Laufkötter and her colleagues studied the marine heatwaves recorded between 1981 and 2017 and found 300 largest events lasted an average of 40 days, covered an average of 1.5 million sq km, and had a peak temperature of 5°C.
The researchers found that once we reach 1.5°C of global warming, such events could occur up to every decade at worst; by 3°C they could become as regular as annually. The report, ‘High-impact marine heatwaves attributable to human-induced global warming’, was published in Science.
The Intergovernmental Panel for Climate Change, in its sixth assessment report, said the sea surface temperatures have risen by about 0.88 degrees Celsius from the period 1850-1900 to 2011-2020.
“When we have a marine heat wave in 2050, it’s going to be way out there — in uncharted territory,” Bond told the journal Science in 2019.
But the wait might actually be shorter than the 27 years Bond predicted.
According to a report in The Guardian, over one year ending April 2023, New Zealand’s coastal waters witnessed MHW conditions for 208 days of the 365. And the event is ongoing.
The blob of 2013-2016 decimated marine life, killing over 100 million Pacific cod, thousands of seabirds, and other animals. It fueled massive toxic algal blooms that shut down fishing industries and led to the deaths of whales and seabirds.
An ongoing shift in the region’s food chain was a reduction in the nutrient-rich plankton, which was replaced by nutrient-poor gelatinous zooplankton.
Back-to-back marine heatwaves in northern Australia in 2016 and 2017 are estimated to have killed more than half the coral reefs.
Recent heatwaves in tropical and subtropical waters have caused the defoliation of seagrass and a decrease in kelp biomass – leading to further release of carbon.
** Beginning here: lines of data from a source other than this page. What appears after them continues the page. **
<file path="src/design/rte_pkg.sv">
// Shared types, constants and calendar tables for the datetime-to-epoch converter.
// No dependencies; imported by rtc_datetime_to_epoch and rte_checker.
package rte_pkg;

    // Configuration register indexes (byte address = 4 * index)
    typedef enum logic [1:0] {
        REG_MIN_YEAR      = 2'd0,
        REG_MAX_YEAR      = 2'd1,
        REG_INVALID_STAMP = 2'd2
    } reg_idx_t;

    localparam logic [15:0] MIN_YEAR_RST      = 16'd2024;
    localparam logic [15:0] MAX_YEAR_RST      = 16'd2099;
    localparam logic [31:0] INVALID_STAMP_RST = 32'd0;

    // Era arithmetic. Year is biased by one era (+400) so every value stays
    // non-negative; the bias is folded back into DAY_OFFSET.
    localparam logic [16:0] YEAR_BIAS    = 17'd400;
    localparam logic [17:0] DAYS_PER_ERA = 18'd146097;
    localparam logic [26:0] DAY_OFFSET   = 27'd865565;   // 719468 + 146097
    // floor(x / 25) for x < 2^13 as (x * RECIP_25) >> 17
    localparam logic [12:0] RECIP_25     = 13'd5243;
    localparam logic [16:0] SECS_PER_DAY = 17'd86400;

    // Cycles from an accepted start to its done strobe
    localparam int unsigned LATENCY = 6;

    // Lowest day number a plausible word can carry (0000-01-01)
    localparam logic signed [25:0] MIN_DAY_NUMBER = -26'sd719528;

    // Days in month for a common year; zero for a bad month code
    function automatic logic [4:0] month_len(input logic [7:0] month);
        logic [4:0] len;
        case (month)
            8'd1, 8'd3, 8'd5, 8'd7, 8'd8, 8'd10, 8'd12: len = 5'd31;
            8'd4, 8'd6, 8'd9, 8'd11:                     len = 5'd30;
            8'd2:                                        len = 5'd28;
            default:                                     len = 5'd0;
        endcase
        return len;
    endfunction

    // Day of the March-based year on which a month starts, (153*mp+2)/5
    function automatic logic [8:0] month_start(input logic [7:0] month);
        logic [8:0] start_day;
        case (month)
            8'd3:    start_day = 9'd0;
            8'd4:    start_day = 9'd31;
            8'd5:    start_day = 9'd61;
            8'd6:    start_day = 9'd92;
            8'd7:    start_day = 9'd122;
            8'd8:    start_day = 9'd153;
            8'd9:    start_day = 9'd184;
            8'd10:   start_day = 9'd214;
            8'd11:   start_day = 9'd245;
            8'd12:   start_day = 9'd275;
            8'd1:    start_day = 9'd306;
            8'd2:    start_day = 9'd337;
            default: start_day = 9'd0;
        endcase
        return start_day;
    endfunction

endpackage

</file>
<file path="src/design/rtc_datetime_to_epoch.sv">
// Calendar reading to Unix time converter: six-stage pipeline plus APB config registers.
// Depends on rte_pkg (register indexes, calendar tables, era constants).
//
// One calendar reading is taken on every cycle that start is high; busy is always
// low. Each word leaves the register stages on plausible/day_number/epoch_seconds
// in order, marked by a one-cycle done strobe; the receiver cannot stall,
// so nothing is buffered. The six register stages are: input capture, year
// division by 400 and range checks, year-of-era and day-of-year, day-of-era and
// era days, day number, and the output word after the 86400-second multiply. A
// reading that fails the checks gives plausible = 0, day_number = 0 and
// epoch_seconds = invalid_stamp. The registers min_year, max_year, invalid_stamp
// (0x0, 0x4, 0x8) must be written only with no word in flight; unchecked by the block.
module rtc_datetime_to_epoch
    import rte_pkg::*;
(
    input  logic               clk,
    input  logic               rst_n,
    // APB config port
    input  logic               psel,
    input  logic               penable,
    input  logic               pwrite,
    input  logic [3:0]         paddr,
    input  logic [31:0]        pwdata,
    output logic [31:0]        prdata,
    output logic               pready,
    // command channel
    input  logic               start,
    output logic               busy,
    input  logic [15:0]        cal_year,
    input  logic [7:0]         cal_month,
    input  logic [7:0]         cal_day,
    input  logic [7:0]         cal_hour,
    input  logic [7:0]         cal_minute,
    input  logic [7:0]         cal_second,
    // result channel
    output logic               done,
    output logic               plausible,
    output logic signed [25:0] day_number,
    output logic [31:0]        epoch_seconds
);

    // ------------------------------------------------------------------
    // Config registers
    // ------------------------------------------------------------------
    logic [15:0] min_year_reg;
    logic [15:0] max_year_reg;
    logic [31:0] invalid_stamp_reg;
    logic        cfg_wr;
    reg_idx_t    cfg_idx;

    assign pready  = 1'b1;
    assign cfg_wr  = psel & penable & pwrite;
    assign cfg_idx = reg_idx_t'(paddr[3:2]);

    always_ff @(posedge clk or negedge rst_n)
    begin
        if (!rst_n)
        begin
            min_year_reg      <= MIN_YEAR_RST;
            max_year_reg      <= MAX_YEAR_RST;
            invalid_stamp_reg <= INVALID_STAMP_RST;
        end
        else if (cfg_wr)
        begin
            case (cfg_idx)
                REG_MIN_YEAR:      min_year_reg      <= pwdata[15:0];
                REG_MAX_YEAR:      max_year_reg      <= pwdata[15:0];
                REG_INVALID_STAMP: invalid_stamp_reg <= pwdata;
                default:           ;
            endcase
        end
    end

    // register readback
    always_comb
    begin
        case (cfg_idx)
            REG_MIN_YEAR:      prdata = {16'd0, min_year_reg};
            REG_MAX_YEAR:      prdata = {16'd0, max_year_reg};
            REG_INVALID_STAMP: prdata = invalid_stamp_reg;
            default:           prdata = 32'd0;
        endcase
    end

    // full rate, never stalls
    assign busy = 1'b0;

    // ------------------------------------------------------------------
    // Stage A: capture the reading
    // ------------------------------------------------------------------
    logic        a_vld_reg;
    logic [15:0] a_year_reg;
    logic [7:0]  a_month_reg, a_day_reg, a_hour_reg, a_min_reg, a_sec_reg;

    always_ff @(posedge clk or negedge rst_n)
    begin
        if (!rst_n)
            a_vld_reg <= 1'b0;
        else
            a_vld_reg <= start & ~busy;
    end

    always_ff @(posedge clk)
    begin
        a_year_reg  <= cal_year;
        a_month_reg <= cal_month;
        a_day_reg   <= cal_day;
        a_hour_reg  <= cal_hour;
        a_min_reg   <= cal_minute;
        a_sec_reg   <= cal_second;
    end

    // biased March-based year and its era, era = ypl / 400 = (ypl >> 4) / 25
    logic        a_jan_feb;
    logic [16:0] a_ypl;
    logic [25:0] a_q_prod;
    logic [7:0]  b_q_next;
    logic        b_ok_next;
    logic        b_feb29_next;
    logic [16:0] b_tod_next;
    logic [4:0]  a_mlen;

    assign a_jan_feb = (a_month_reg <= 8'd2);
    assign a_ypl     = {1'b0, a_year_reg} + YEAR_BIAS - {16'd0, a_jan_feb};
    assign a_q_prod  = 26'(a_ypl[16:4]) * 26'(RECIP_25);
    assign b_q_next  = a_q_prod[24:17];

    // range checks; the 29th of February waits for the leap test
    assign a_mlen       = month_len(a_month_reg);
    assign b_feb29_next = (a_month_reg == 8'd2) && (a_day_reg == 8'd29);
    assign b_ok_next    = (a_year_reg >= min_year_reg) && (a_year_reg <= max_year_reg)
                        && (a_day_reg != 8'd0)
                        && ((a_day_reg <= {3'd0, a_mlen}) || b_feb29_next)
                        && (a_hour_reg <= 8'd23) && (a_min_reg <= 8'd59)
                        && (a_sec_reg <= 8'd59);
    // wraps only for garbage inputs, which are masked later
    assign b_tod_next   = 17'(17'(a_hour_reg) * 17'd3600 + 17'(a_min_reg) * 17'd60
                        + 17'(a_sec_reg));

    // ------------------------------------------------------------------
    // Stage B: year of era and day of year
    // ------------------------------------------------------------------
    logic        b_vld_reg;
    logic [16:0] b_ypl_reg;
    logic [7:0]  b_q_reg;
    logic [7:0]  b_month_reg, b_day_reg;
    logic        b_ok_reg, b_feb29_reg;
    logic [16:0] b_tod_reg;

    always_ff @(posedge clk or negedge rst_n)
    begin
        if (!rst_n)
            b_vld_reg <= 1'b0;
        else
            b_vld_reg <= a_vld_reg;
    end

    always_ff @(posedge clk)
    begin
        b_ypl_reg   <= a_ypl;
        b_q_reg     <= b_q_next;
        b_month_reg <= a_month_reg;
        b_day_reg   <= a_day_reg;
        b_ok_reg    <= b_ok_next;
        b_feb29_reg <= b_feb29_next;
        b_tod_reg   <= b_tod_next;
    end

    logic [16:0] b_yoe_full;
    logic [8:0]  c_yoe_next;
    logic [8:0]  c_doy_next;

    assign b_yoe_full = b_ypl_reg - 17'(17'(b_q_reg) * 17'd400);
    assign c_yoe_next = b_yoe_full[8:0];
    assign c_doy_next = 9'(month_start(b_month_reg) + 9'(b_day_reg) - 9'd1);

    // ------------------------------------------------------------------
    // Stage C: day of era, era days and leap check
    // ------------------------------------------------------------------
    logic        c_vld_reg;
    logic [8:0]  c_yoe_reg, c_doy_reg;
    logic [7:0]  c_q_reg;
    logic        c_ok_reg, c_feb29_reg;
    logic [16:0] c_tod_reg;

    always_ff @(posedge clk or negedge rst_n)
    begin
        if (!rst_n)
            c_vld_reg <= 1'b0;
        else
            c_vld_reg <= b_vld_reg;
    end

    always_ff @(posedge clk)
    begin
        c_yoe_reg   <= c_yoe_next;
        c_doy_reg   <= c_doy_next;
        c_q_reg     <= b_q_reg;
        c_ok_reg    <= b_ok_reg;
        c_feb29_reg <= b_feb29_reg;
        c_tod_reg   <= b_tod_reg;
    end

    // For February the calendar year equals yoe + 1 modulo 400
    logic [9:0]  c_cal_mod;
    logic        c_leap;
    logic [1:0]  c_cent;
    logic [17:0] d_doe_next;
    logic [24:0] d_era_next;
    logic        d_ok_next;

    assign c_cal_mod = {1'b0, c_yoe_reg} + 10'd1;
    assign c_leap    = (c_cal_mod[1:0] == 2'b00)
                     && !((c_cal_mod == 10'd100) || (c_cal_mod == 10'd200)
                          || (c_cal_mod == 10'd300));

    // yoe / 100 over 0..399
    always_comb
    begin
        if (c_yoe_reg >= 9'd300)
            c_cent = 2'd3;
        else if (c_yoe_reg >= 9'd200)
            c_cent = 2'd2;
        else if (c_yoe_reg >= 9'd100)
            c_cent = 2'd1;
        else
            c_cent = 2'd0;
    end

    assign d_doe_next = 18'(18'(c_yoe_reg) * 18'd365) + 18'(c_yoe_reg[8:2])
                      - 18'(c_cent) + 18'(c_doy_reg);
    assign d_era_next = 25'(25'(c_q_reg) * 25'(DAYS_PER_ERA));
    assign d_ok_next  = c_ok_reg && (!c_feb29_reg || c_leap);

    // ------------------------------------------------------------------
    // Stage D: day number
    // ------------------------------------------------------------------
    logic        d_vld_reg;
    logic [17:0] d_doe_reg;
    logic [24:0] d_era_reg;
    logic        d_ok_reg;
    logic [16:0] d_tod_reg;

    always_ff @(posedge clk or negedge rst_n)
    begin
        if (!rst_n)
            d_vld_reg <= 1'b0;
        else
            d_vld_reg <= c_vld_reg;
    end

    always_ff @(posedge clk)
    begin
        d_doe_reg <= d_doe_next;
        d_era_reg <= d_era_next;
        d_ok_reg  <= d_ok_next;
        d_tod_reg <= c_tod_reg;
    end

    logic [26:0] d_days_full;
    assign d_days_full = 27'(d_era_reg) + 27'(d_doe_reg) - DAY_OFFSET;

    // ------------------------------------------------------------------
    // Stage E: seconds = days * 86400 + time of day, modulo 2^32
    // ------------------------------------------------------------------
    logic               e_vld_reg;
    logic signed [25:0] e_days_reg;
    logic               e_ok_reg;
    logic [16:0]        e_tod_reg;

    always_ff @(posedge clk or negedge rst_n)
    begin
        if (!rst_n)
            e_vld_reg <= 1'b0;
        else
            e_vld_reg <= d_vld_reg;
    end

    always_ff @(posedge clk)
    begin
        e_days_reg <= d_days_full[25:0];
        e_ok_reg   <= d_ok_reg;
        e_tod_reg  <= d_tod_reg;
    end

    logic [31:0] e_days_ext;
    logic [31:0] epoch_next;
    logic [25:0] day_number_next;

    assign e_days_ext      = {{6{e_days_reg[25]}}, e_days_reg};
    assign epoch_next      = e_ok_reg
                           ? 32'(e_days_ext * 32'(SECS_PER_DAY) + 32'(e_tod_reg))
                           : invalid_stamp_reg;
    assign day_number_next = e_ok_reg ? e_days_reg : 26'd0;

    // output word register
    logic               done_reg;
    logic               plausible_reg;
    logic signed [25:0] day_number_reg;
    logic [31:0]        epoch_reg;

    always_ff @(posedge clk or negedge rst_n)
    begin
        if (!rst_n)
            done_reg <= 1'b0;
        else
            done_reg <= e_vld_reg;
    end

    always_ff @(posedge clk)
    begin
        plausible_reg  <= e_ok_reg;
        day_number_reg <= day_number_next;
        epoch_reg      <= epoch_next;
    end

    assign done          = done_reg;
    assign plausible     = plausible_reg;
    assign day_number    = day_number_reg;
    assign epoch_seconds = epoch_reg;

endmodule

</file>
In India, experts have identified 66 MHW events that occurred in the western Indian Ocean region between 1982 and 2018, 21 of these occurred during the summer months of June-September. The north Bay of Bengal region witnessed 94 MHWs, and 34 out of these occurred during the summer, experts said in a 2022 paper, Genesis and Trends in Marine Heatwaves Over the Tropical Indian Ocean and Their Interaction With the Indian Summer Monsoon.
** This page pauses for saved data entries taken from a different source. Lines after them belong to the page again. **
===== src/hdl/fedl_mix.sv =====
module fedl_mix (
    input  fedl_pkg::sample_t           stored,
    input  fedl_pkg::sample_t           live,
    input  logic [fedl_pkg::FB_W-1:0]   fb,
    output fedl_pkg::sample_t           mix
);

    logic signed [fedl_pkg::SAMPLE_W:0]    diff;
    logic signed [fedl_pkg::MIX_W-1:0]     prod;
    logic signed [fedl_pkg::MIX_W-1:0]     scaled;
    logic signed [fedl_pkg::MIX_W-1:0]     sum;
    logic signed [fedl_pkg::MIX_W-1:0]     adj;
    logic signed [fedl_pkg::MIX_W-1:0]     quot;

    // stored*fb + live*(128-fb) == live*128 + (stored-live)*fb
    assign diff   = {stored[fedl_pkg::SAMPLE_W-1], stored} - {live[fedl_pkg::SAMPLE_W-1], live};
    assign prod   = diff * $signed({1'b0, fb});
    assign scaled = fedl_pkg::MIX_W'(live) <<< fedl_pkg::WEIGHT_SHIFT;
    assign sum    = prod + scaled;

    // divide by 128 rounding toward zero
    assign adj  = sum[fedl_pkg::MIX_W-1]
                ? sum + fedl_pkg::MIX_W'((1 << fedl_pkg::WEIGHT_SHIFT) - 1)
                : sum;
    assign quot = adj >>> fedl_pkg::WEIGHT_SHIFT;

    // clamp to sample range
    always_comb
    begin
        if (quot > fedl_pkg::MIX_W'(fedl_pkg::SAMPLE_MAX))
            mix = fedl_pkg::SAMPLE_MAX;
        else if (quot < fedl_pkg::MIX_W'(fedl_pkg::SAMPLE_MIN))
            mix = fedl_pkg::SAMPLE_MIN;
        else
            mix = fedl_pkg::sample_t'(quot[fedl_pkg::SAMPLE_W-1:0]);
    end

endmodule


===== config.mk =====
export PLATFORM = sky130hd
export DESIGN_NAME = fedl_mix
export DESIGN_NICKNAME = d
export VERILOG_FILES = /design/src/hdl/fedl_pkg.sv /design/src/hdl/fedl_mix.sv
export SDC_FILE = /design/constraint.sdc
export NUM_CORES = 1
export LEC_CHECK = 0
export BUFFER_PORTS_ARGS = -buffer_cell sky130_fd_sc_hd__buf_2
export CAP_MARGIN = 15
export CELL_PAD_IN_SITES_DETAIL_PLACEMENT = 0
export CELL_PAD_IN_SITES_GLOBAL_PLACEMENT = 1
export CORE_ASPECT_RATIO = 0.7
export CORE_MARGIN = 1
export CORE_UTILIZATION = 50
export DETAILED_ROUTE_END_ITERATION = 10
export GPL_TIMING_DRIVEN = 0
export PLACE_DENSITY = 0.95
export SYNTH_ARGS = -nofsm -noshare
export SYNTH_HDL_FRONTEND = slang
export SYNTH_SLANG_ARGS = --single-unit

===== constraint.sdc =====
create_clock -name vclk -period 17.62
set_clock_uncertainty 0.15 [all_clocks]
set_input_delay 2.643 -clock vclk [all_inputs]
set_output_delay 2.643 -clock vclk [all_outputs]
set_load 0.005 [all_outputs]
“There is a significant rise in annual MHW frequency during 1982–2018 at a rate of 0.14 events per year for the western Indian Ocean and 0.09 events per year for the north Bay of Bengal. On the other hand, the MHW frequency during the monsoon season is increasing at a rate of 0.04 events per year in the western Indian Ocean region and 0.05 events per year in the north Bay of Bengal,” the researchers said.
Such events impact the monsoon by reducing rainfall over the central Indian subcontinent while enhancing it over the southern peninsula, the researchers found.
This year a disruption in the Indian monsoon is already expected, with an El Nino having settled in.
While the rise of air temperatures is instantly visible (think melting ice on a global scale, and heatstroke on a more personal level), the effects of ocean temperatures might go unnoticed for a while.
It might thus be time to add another clause to the climate finance debate.